Veracity Bias and Beyond: Uncovering LLMs' Hidden Beliefs in Problem-Solving Reasoning
Yue Zhou, Barbara Di Eugenio
TL;DR
The paper investigates veracity bias in LLMs, defined as systematic associations between solution correctness and demographic attributes, through Attribution (A) and Evaluation (E). It analyzes five human-value-aligned LLMs across math, coding, commonsense, and writing tasks using carefully designed prompts (Direct Labels and Name Proxies) and deterministic settings to measure AB_cor, AB_inc, EI, and EP. Key findings include pervasive attribution biases against Black groups in multiple domains and varying White/Asian preferences by task, as well as notable evaluation biases, strongest in writing, where demographic identity alters scoring of identical solutions; additional studies reveal racially stereotypical color assignments in visualization code.
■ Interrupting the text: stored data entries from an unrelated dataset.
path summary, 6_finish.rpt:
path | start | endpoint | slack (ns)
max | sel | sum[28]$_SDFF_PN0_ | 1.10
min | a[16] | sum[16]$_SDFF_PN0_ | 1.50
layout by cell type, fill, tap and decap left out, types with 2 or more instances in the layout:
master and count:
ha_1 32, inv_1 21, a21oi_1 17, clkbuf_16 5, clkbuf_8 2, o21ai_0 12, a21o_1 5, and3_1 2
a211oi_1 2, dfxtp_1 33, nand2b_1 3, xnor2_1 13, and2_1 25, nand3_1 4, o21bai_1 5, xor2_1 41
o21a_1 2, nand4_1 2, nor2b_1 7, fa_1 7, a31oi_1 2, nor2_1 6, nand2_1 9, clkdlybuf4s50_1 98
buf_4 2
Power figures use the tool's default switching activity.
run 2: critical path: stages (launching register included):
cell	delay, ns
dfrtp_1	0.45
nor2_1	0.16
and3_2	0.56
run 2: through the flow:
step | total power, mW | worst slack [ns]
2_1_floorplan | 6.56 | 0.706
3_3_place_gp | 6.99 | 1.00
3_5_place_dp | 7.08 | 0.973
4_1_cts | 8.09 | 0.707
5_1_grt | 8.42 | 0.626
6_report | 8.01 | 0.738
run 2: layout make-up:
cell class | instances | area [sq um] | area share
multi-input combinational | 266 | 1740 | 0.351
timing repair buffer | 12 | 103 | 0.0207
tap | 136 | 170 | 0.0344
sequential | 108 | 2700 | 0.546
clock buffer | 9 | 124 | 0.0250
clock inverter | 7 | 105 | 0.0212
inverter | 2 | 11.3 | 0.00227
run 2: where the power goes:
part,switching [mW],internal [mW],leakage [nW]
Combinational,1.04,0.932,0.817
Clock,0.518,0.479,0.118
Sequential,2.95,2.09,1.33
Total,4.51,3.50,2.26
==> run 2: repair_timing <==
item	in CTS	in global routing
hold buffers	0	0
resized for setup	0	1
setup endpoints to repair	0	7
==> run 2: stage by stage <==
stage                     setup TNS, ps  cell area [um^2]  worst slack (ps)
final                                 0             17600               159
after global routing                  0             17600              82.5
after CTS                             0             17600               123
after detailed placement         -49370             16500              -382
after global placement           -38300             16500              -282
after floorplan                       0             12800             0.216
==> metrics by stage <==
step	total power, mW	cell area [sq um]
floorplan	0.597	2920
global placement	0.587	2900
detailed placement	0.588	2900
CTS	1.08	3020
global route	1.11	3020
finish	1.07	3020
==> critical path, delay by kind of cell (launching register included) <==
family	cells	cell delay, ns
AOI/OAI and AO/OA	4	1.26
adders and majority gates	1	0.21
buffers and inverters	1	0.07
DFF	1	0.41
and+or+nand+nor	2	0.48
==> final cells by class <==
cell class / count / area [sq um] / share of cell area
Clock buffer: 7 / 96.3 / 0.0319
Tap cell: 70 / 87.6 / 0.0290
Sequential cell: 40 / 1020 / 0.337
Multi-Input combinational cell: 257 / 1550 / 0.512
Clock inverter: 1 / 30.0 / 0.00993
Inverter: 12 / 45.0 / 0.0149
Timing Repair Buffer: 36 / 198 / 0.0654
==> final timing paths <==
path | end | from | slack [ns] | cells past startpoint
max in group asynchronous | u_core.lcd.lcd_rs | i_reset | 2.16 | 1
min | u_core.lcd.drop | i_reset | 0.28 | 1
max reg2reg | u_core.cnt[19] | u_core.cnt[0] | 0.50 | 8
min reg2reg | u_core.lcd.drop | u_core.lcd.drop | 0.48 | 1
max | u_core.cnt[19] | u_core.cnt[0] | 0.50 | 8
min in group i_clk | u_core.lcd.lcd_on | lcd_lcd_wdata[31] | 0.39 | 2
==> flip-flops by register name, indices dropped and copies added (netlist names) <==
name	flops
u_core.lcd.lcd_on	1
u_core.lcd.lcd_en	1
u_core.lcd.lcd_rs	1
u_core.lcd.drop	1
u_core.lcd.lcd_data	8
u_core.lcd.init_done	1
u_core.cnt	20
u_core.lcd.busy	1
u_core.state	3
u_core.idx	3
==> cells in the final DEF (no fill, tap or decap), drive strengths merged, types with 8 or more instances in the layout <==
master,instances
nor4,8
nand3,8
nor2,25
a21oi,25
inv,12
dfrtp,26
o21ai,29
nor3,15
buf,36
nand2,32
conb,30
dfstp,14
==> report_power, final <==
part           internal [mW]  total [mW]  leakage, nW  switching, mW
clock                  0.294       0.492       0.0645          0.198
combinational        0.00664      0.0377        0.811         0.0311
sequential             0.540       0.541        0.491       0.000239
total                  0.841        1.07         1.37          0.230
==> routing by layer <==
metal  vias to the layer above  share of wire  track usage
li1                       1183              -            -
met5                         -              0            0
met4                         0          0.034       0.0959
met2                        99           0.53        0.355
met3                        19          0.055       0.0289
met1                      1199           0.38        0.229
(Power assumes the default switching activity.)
These results imply that demographic biases are deeply embedded in LLM reasoning, raising concerns for deployment in education and evaluation and underscoring the need for targeted debiasing and robust evaluation protocols.
Abstract
Despite LLMs' explicit alignment against demographic stereotypes, they have been shown to exhibit biases under various social contexts. In this work, we find that LLMs exhibit concerning biases in how they associate solution veracity with demographics. Through experiments across five human value-aligned LLMs on mathematics, coding, commonsense, and writing problems, we reveal two forms of such veracity biases: Attribution Bias, where models disproportionately attribute correct solutions to certain demographic groups, and Evaluation Bias, where models' assessment of identical solutions varies based on perceived demographic authorship. Our results show pervasive biases: LLMs consistently attribute fewer correct solutions and more incorrect ones to African-American groups in math and coding, while Asian authorships are least preferred in writing evaluation. In additional studies, we show LLMs automatically assign racially stereotypical colors to demographic groups in visualization code, suggesting these biases are deeply embedded in models' reasoning processes. Our findings indicate that demographic bias extends beyond surface-level stereotypes and social context provocations, raising concerns about LLMs' deployment in educational and evaluation settings.